Stumphouse Tunnel is still there, sadly abandoned during the civil war because of lack of money.  The tunnel was part of the Blue Ridge Railroad system. It was started in 1852 to connect Charleston South Carolina by rail to Knoxville, Tennessee.  Stumphouse tunnel is 1617 feet long but unfortunately you cannot explore the full length.  There is a gate preventing exploration of the complete tunnel to protect visitors from falling rock from an airshaft further down the tunnel.

In the heat of midsummer the tunnel can be wonderfully cool and damp.  I remember being fascinated when my Uncle who taught Mechanical Engineering at Clemson University would tell us stories about the blue cheese making process that was started in the cool damp environment of the tunnel.  The tunnel is still owned by Clemson University but the cheese is no longer cured there!

As well as Stumphouse Tunnel in South Carolina there are also abandoned tunnels in Northeast Georgia.  In Rabun County there are the Warwoman and Dicks Creek tunnels.  These tunnels were started in 1854 but were abandoned due to lack of money in 1858.  What is most fascinating to us today is that these tunnels of this long abandoned railway system were built entirely with hand tools and human labor.  Many of the laborers were of Irish descent and lived close to the Stumphouse Tunnel in a small town, aptly named Tunnel Town.

Dicks Creek tunnel was finished about half way.  From the west end more of the tunnel was completed and extends 1400 feet into the mountain but because the slope of the tunnel goes downhill it has flooded.  The west end is not accessible to the public due to being located on private property.  The east end of the tunnel is much shorter, only about 59 feet.  The entrance is on Chattahoochee National Forest but is difficult to find.

Close to Warwoman Dell picnic area in Clayton you can find the east end of the Warwoman tunnel but the entrance was closed off by landslides and has not been reopened. There is still evidence of the old railway bed at Warwoman Dell.  The west end of the Warwoman tunnel was lost during road construction and grading many years ago.

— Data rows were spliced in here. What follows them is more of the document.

Background: an optimization exercise with open tools, aiming at small area, a short achievable clock period and few clock cycles. Do not read the settings as production practice. The RTL was checked by simulation tests, not by an equivalence proof against the original design. No activity file was given, so power comes from the tool's default toggle rates.

==> flow/design.v <==
module gf_mul (
    input  wire [7:0] a,
    input  wire [7:0] b,
    output wire [7:0] r
);
    reg [14:0] p;
    reg [7:0]  q;
    integer i, j;
    always @(*) begin
        p = 15'd0;
        for (i = 0; i < 8; i = i + 1)
            for (j = 0; j < 8; j = j + 1)
                p[i+j] = p[i+j] ^ (a[i] & b[j]);
        for (i = 14; i >= 8; i = i - 1) begin
            p[i-4] = p[i-4] ^ p[i];
            p[i-5] = p[i-5] ^ p[i];
            p[i-6] = p[i-6] ^ p[i];
            p[i-8] = p[i-8] ^ p[i];
        end
        q = p[7:0];
    end
    assign r = q;
endmodule
module gf_exp5 (input wire [4:0] i, output reg [7:0] o);
    always @(*) begin
        case (i)
            5'd0: o = 8'h01;
            5'd1: o = 8'h02;
            5'd2: o = 8'h04;
            5'd3: o = 8'h08;
            5'd4: o = 8'h10;
            5'd5: o = 8'h20;
            5'd6: o = 8'h40;
            5'd7: o = 8'h80;
            5'd8: o = 8'h1d;
            5'd9: o = 8'h3a;
            5'd10: o = 8'h74;
            5'd11: o = 8'he8;
            5'd12: o = 8'hcd;
            5'd13: o = 8'h87;
            5'd14: o = 8'h13;
            5'd15: o = 8'h26;
            5'd16: o = 8'h4c;
            5'd17: o = 8'h98;
            5'd18: o = 8'h2d;
            5'd19: o = 8'h5a;
            5'd20: o = 8'hb4;
            5'd21: o = 8'h75;
            5'd22: o = 8'hea;
            5'd23: o = 8'hc9;
            5'd24: o = 8'h8f;
            5'd25: o = 8'h03;
            5'd26: o = 8'h06;
            5'd27: o = 8'h0c;
            5'd28: o = 8'h18;
            5'd29: o = 8'h30;
            5'd30: o = 8'h60;
            5'd31: o = 8'hc0;
            default: o = 8'h00;
        endcase
    end
endmodule
module gf_nexp5 (input wire [4:0] i, output reg [7:0] o);
    always @(*) begin
        case (i)
            5'd0: o = 8'h01;
            5'd1: o = 8'h8e;
            5'd2: o = 8'h47;
            5'd3: o = 8'had;
            5'd4: o = 8'hd8;
            5'd5: o = 8'h6c;
            5'd6: o = 8'h36;
            5'd7: o = 8'h1b;
            5'd8: o = 8'h83;
            5'd9: o = 8'hcf;
            5'd10: o = 8'he9;
            5'd11: o = 8'hfa;
            5'd12: o = 8'h7d;
            5'd13: o = 8'hb0;
            5'd14: o = 8'h58;
            5'd15: o = 8'h2c;
            5'd16: o = 8'h16;
            5'd17: o = 8'h0b;
            5'd18: o = 8'h8b;
            5'd19: o = 8'hcb;
            5'd20: o = 8'heb;
            5'd21: o = 8'hfb;
            5'd22: o = 8'hf3;
            5'd23: o = 8'hf7;
            5'd24: o = 8'hf5;
            5'd25: o = 8'hf4;
            5'd26: o = 8'h7a;
            5'd27: o = 8'h3d;
            5'd28: o = 8'h90;
            5'd29: o = 8'h48;
            5'd30: o = 8'h24;
            5'd31: o = 8'h12;
            default: o = 8'h00;
        endcase
    end
endmodule
module gf_tinv5 (input wire [4:0] i, output reg [7:0] o);
    always @(*) begin
        case (i)
            5'd0: o = 8'h00;
            5'd1: o = 8'hf4;
            5'd2: o = 8'ha7;
            5'd3: o = 8'h9d;
            5'd4: o = 8'h72;
            5'd5: o = 8'hed;
            5'd6: o = 8'h5f;
            5'd7: o = 8'h54;
            5'd8: o = 8'ha0;
            5'd9: o = 8'ha9;
            5'd10: o = 8'hfb;
            5'd11: o = 8'h74;
            5'd12: o = 8'h85;
            5'd13: o = 8'he4;
            5'd14: o = 8'hc0;
            5'd15: o = 8'h8a;
            5'd16: o = 8'h67;
            5'd17: o = 8'hdc;
            5'd18: o = 8'h26;
            5'd19: o = 8'h63;
            5'd20: o = 8'hf2;
            5'd21: o = 8'he9;
            5'd22: o = 8'hb4;
            5'd23: o = 8'hd2;
            5'd24: o = 8'h02;
            5'd25: o = 8'h8e;
            5'd26: o = 8'hba;
            5'd27: o = 8'haa;
            5'd28: o = 8'hde;
            5'd29: o = 8'h89;
            5'd30: o = 8'h57;
            5'd31: o = 8'h59;
            default: o = 8'h00;
        endcase
    end
endmodule
Source: an optimization exercise on an open RTL-to-GDS flow (aim: small area, a short achievable clock period and few clock cycles per item). Production flows keep margins and buffers that such runs may drop. RTL that was checked went through simulation tests only; none was proved equivalent to the original. For run 1, only the layout was checked, not whether the RTL still works. Power and IR drop assume default switching activity.

==> flow/design.v (outline; a module is shown in full before it is edited, if it fits) <==
// module mdu36: 3203 lines
module mdu36 (
    input  wire        clk,
    input  wire        rst,
    input  wire        start,
    input  wire [3:0]  op,
    input  wire        ctm,
    input  wire [35:0] a,
    input  wire [35:0] b,
    input  wire [71:0] c,
    output wire        ready,
    output reg         done,
    output wire [35:0] result,
    output wire [35:0] result_hi,
    output reg         dz,
    output reg         ovf,
    output reg         trap
);
  // ...
==> flow/run.sh <==
#!/bin/bash
# synth_recipe.tcl (not shown) runs the flow's synth.tcl, then flattens the netlist and writes it again
# the make line also repeats each setting of config.mk as NAME=value (left out here)
make -C /OpenROAD-flow-scripts/flow DESIGN_CONFIG=/design/flow/config.mk WORK_HOME=/design/flow/orfs CLKGATE_MAP_FILE= SYNTH_SCRIPT=/design/flow/synth_recipe.tcl finish
==> flow/config.mk <==
export PLATFORM = sky130hd
export DESIGN_NAME = mdu36
export DESIGN_NICKNAME = mdu36
export VERILOG_FILES = /design/flow/design.v
export SDC_FILE = /design/flow/constraint.sdc
export NUM_CORES = 4
export LEC_CHECK = 0
export CAP_MARGIN = 20
export CORE_MARGIN = 2
export CORE_UTILIZATION = 40
export SETUP_SLACK_MARGIN = 4
export SLEW_MARGIN = 20
==> flow/constraint.sdc <==
create_clock -name core_clock -period 13.0 [get_ports {clk}]
set_input_delay 2.6000 -clock core_clock [delete_from_list [all_inputs] [get_ports {clk}]]
set_output_delay 2.6000 -clock core_clock [all_outputs]
set_load 0.01 [all_outputs]
==> summary.md, run 1 <==
| Metric | Value |
|---|---|
| Vias in the first global route | 67613 |
| Commonest non-fill, non-tap cells in the layout | 1116 x inv_1, 876 x xnor2_1, 727 x fa_1, 650 x a22oi_1, 456 x nor2_1 |
| Worst Max-Slew Pin Slew | 1.219 ns |
| Placed inst area | 72590 um2 |
| Non-clk invs | 1137 |
| Final Hold Vio Count | 0 |
| Mux share of post-synthesis cell area | 0.01380 |
| Placer Congestion | 1.036 |
| CP endpoint kind | flip-flop |
| Setup WS post-layout | 4.005 ns |
| Layout Nets | 9818 |
| Yosys reg bits | 285 |
| Top cell category | multi-input gates |
| Met1 GRT Util | 0.4428 |
| Drt total wl | 334.9 mm |
| CTS tree | done |
| Top post-synthesis cells by count | 1126 x inv_1, 879 x xnor2_1, 731 x fa_1 |
| Clk cell area share | 0.01636 |
| Commonest non-fill, non-tap cell in the layout | inv_1 |
| Post-synthesis net count | 9819 |
| Top post-synthesis cells by area | fa_1 21%, xnor2_1 11%, ha_1 8.5% |
| Final core utilization | 0.4557 |
| TritonRoute pass-1 iters | 9 |
| Status | finished clean |
| Final setup fails | 0 |
| CTS sink cnt | 285 |
| Int Pwr | 8.817 mW |
| Crit path kind | flip-flop to flip-flop |
| Clock power share | 0.056 |
| Yosys cell types | 91 |
| Critical-path top delay cell | o41a_4 |
| Register Area | 7057 um2 |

If you are interested in bringing the past to life there are many reminders of the abandoned Blue Ridge or Black Diamond Railway in Rabun County.  The history is reflected in road names such as Black Diamond Road in the Warwoman Community or in the remains of the 30 to 40 foot tall stacked stone abutment on Warwoman Creek which was built to support a section of what could possibly have been one of the most scenic railways in the Southeastern United States.